I have two domain objects A and B.
A can be associated with many Bs but I do not want any save cascade from A to B.
I'm thinking of defining the hasMany relationship form A to B, but then setting a cascade behavior. Any ideas?
This is an example of my domain objects:
class A{
static hasMany = [bees:B]
}
class B{
}
If you do not wish for GORM to manage the save/updates for your collection simply don't use hasMany. Instead treat it as a simple HashSet property.
Why not use 'belongsTo' on B, and don't declare anything on A? This way you'll get the foreign key to 'A', but operations on 'A' won't affect 'B'. You lose a bit of convenience, but can still easily look up all 'B' by 'A'. I actually prefer this because I don't need to worry about lazy loading gotchas and hibernate going and loading all the 'B's when I'm just trying to add one (assuming you don't need that functionality).
class A{}
class B{
static belongsTo = [your_a:A]
}
//get your B's for a given A
B.findAllByA(your_A_instance, ...paging, etc...)
You can define your own cascading behavior in the static mappings block of your Domain class.
See here: http://grails.org/doc/latest/ref/Database%20Mapping/cascade.html
If you are saying what I think your are saying then what you are talking about is not cascading. A simple outline of your classes would be helpful. If you have an instance of A which is associated with many instances of B, then all instance of B which reference the instance of A in question are referencing the exact same object. I had the same problem and asked a similar question here. Basically your options are:
1.) Clone the instance of A whenever it changes or whenever you deem appropriate.

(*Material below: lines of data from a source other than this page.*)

// mat_mul
module mat_mul #
	(
        parameter integer DIM_LOG = 2,     
        parameter integer DIM = 2**DIM_LOG,
        parameter integer SIZE = DIM*DIM,
        parameter integer SIZE_LOG = 2*DIM_LOG,
        parameter integer DATA_WIDTH = 32
    )
    (
		input wire  s00_axi_aclk,
		input wire  s00_axi_aresetn,
		output wire  s00_axis_tready,
		input wire [DATA_WIDTH-1 : 0] s00_axis_tdata,
		input wire  s00_axis_tlast,
        input wire  s00_axis_tvalid,
		output wire  m00_axis_tvalid,
        output wire [DATA_WIDTH-1 : 0] m00_axis_tdata,
        output wire [(DATA_WIDTH/8)-1 : 0] m00_axis_tstrb,
        output wire  m00_axis_tlast,
        input wire  m00_axis_tready,
        input wire sel,
        input wire start
    );
clock: 6.58 ns
lec_check: 0
abc_area: 0
cap_margin: 20
core_margin: 2
core_utilization: 20
gpl_routability_driven: 1
hold_slack_margin: 0.05
place_density_lb_addon: 0.03
setup_slack_margin: 0.07
slew_margin: 20
run.sh (not shown) runs the stock make flow with config.mk's settings and CLKGATE_MAP_FILE=.
The first run finished but failed the layout checks on negative setup slack.
Change:
Settings changed: ABC_AREA 0 to 1, CORE_UTILIZATION 20 to 70, CTS_CLUSTER_SIZE from default to 90, GPL_ROUTABILITY_DRIVEN 1 to default, HOLD_SLACK_MARGIN 0.05 to default, PLACE_DENSITY_LB_ADDON 0.03 to default, SETUP_SLACK_MARGIN 0.07 to default.
Clock period 6.58 ns to 4.8 ns, I/O delays scaled along.
After rerunning:
- The new run completed, yet does not pass: negative setup slack
- register-to-register slack degrades by 1300 ps
- non-clock buffer count goes up by 27
- setup slack degrades by 1300 ps
- core utilization goes up by 56 points
- global-route usage goes up by 22 points
Change:
Settings changed: ABC_AREA 1 to 0, CORE_UTILIZATION 70 to 72.
Clock period 4.8 ns to 5.9 ns, I/O delays scaled along.
Outcome: The changed run produced a layout that fails on negative setup slack; via count went down by about a fifth; non-clock buffer count went down by 67; final area went down by a few percent; core utilization went up by 1.7 points; synthesized cell count went down by a quarter to a third.
Change:
Settings changed: ABC_AREA 0 to default, CTS_CLUSTER_SIZE 90 to 25, PLACE_DENSITY_LB_ADDON from default to 0.02, SETUP_SLACK_MARGIN from default to 2.77.
Clock period 5.9 ns to 9.58 ns, I/O delays scaled along.
Result:
- The changed run produced a clean layout
- clock-buffer cell count went up by 14
- area after synthesis is unchanged
- cell count went down by 1.2%
- non-clock buffer count went down by 91
- worst setup slack is better by 3500 ps
- routed wire length went up by about 1.9%
- design area is about the same

---

Starting RTL as in the previous note.
export LEC_CHECK = 0
export ABC_AREA = 1
export CAP_MARGIN = 20
export CORE_MARGIN = 2
export CORE_UTILIZATION = 72
export CTS_CLUSTER_SIZE = 90
export PLACE_DENSITY_LB_ADDON = 0.06
export SLEW_MARGIN = 20
create_clock -name core_clock -period 5.09 [get_ports {s00_axi_aclk}]
The first run completed and failed the layout checks on setup timing.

2.) Create new fields in your B class which will hold the values of A you are concerned with.
Both approaches have their advantages and disadvantages, but for me option 2 proved to be the better choice.
Related
I've got a domain called Planning that has a hasMany of another domain called Employee included in it. I'm trying to do a findAll of these plannings where the plannings contain a particular employee and I can't get it to work.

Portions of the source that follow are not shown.